What you need to do »
Go through the entries below line by line and tally those holding "enum"; write only the tally.

Stored data entries
### src/rtl/cmdfe_pkg.sv
package cmdfe_pkg;
  localparam int CMD_W     = 16;
  localparam int OP_MSB    = 15;
  localparam int OP_LSB    = 12;
  localparam int AFLAG_BIT = 11;
  localparam int REG_SEL_W = 3;
  localparam int CTL_W     = CMD_W - 1;
  localparam int NUM_BANKS = 2;

  localparam logic [CTL_W-1:0] CTL_RST = CTL_W'(1);

  typedef enum logic [3:0] {
    OP_NOP    = 4'h0,
    OP_SEL_FG = 4'h1,
    OP_SEL_BG = 4'h2,
    OP_LOAD   = 4'h3,
    OP_ACCESS = 4'h4
  } op_e;

  typedef enum logic [1:0] {
    PND_IDLE = 2'd0,
    PND_ADDR = 2'd1,
    PND_LOAD = 2'd2
  } pend_e;

  localparam logic [REG_SEL_W-1:0] RG_CTL = 3'd0;
  localparam logic [REG_SEL_W-1:0] RG_SEG = 3'd1;
  localparam logic [REG_SEL_W-1:0] RG_ADR = 3'd2;
  localparam logic [REG_SEL_W-1:0] RG_MSK = 3'd3;
  localparam logic [REG_SEL_W-1:0] RG_SRC = 3'd4;
  localparam logic [REG_SEL_W-1:0] RG_DST = 3'd5;

  localparam logic [1:0] STEP_INC = 2'b01;
  localparam logic [1:0] STEP_DEC = 2'b10;
endpackage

Response for this exercise »
2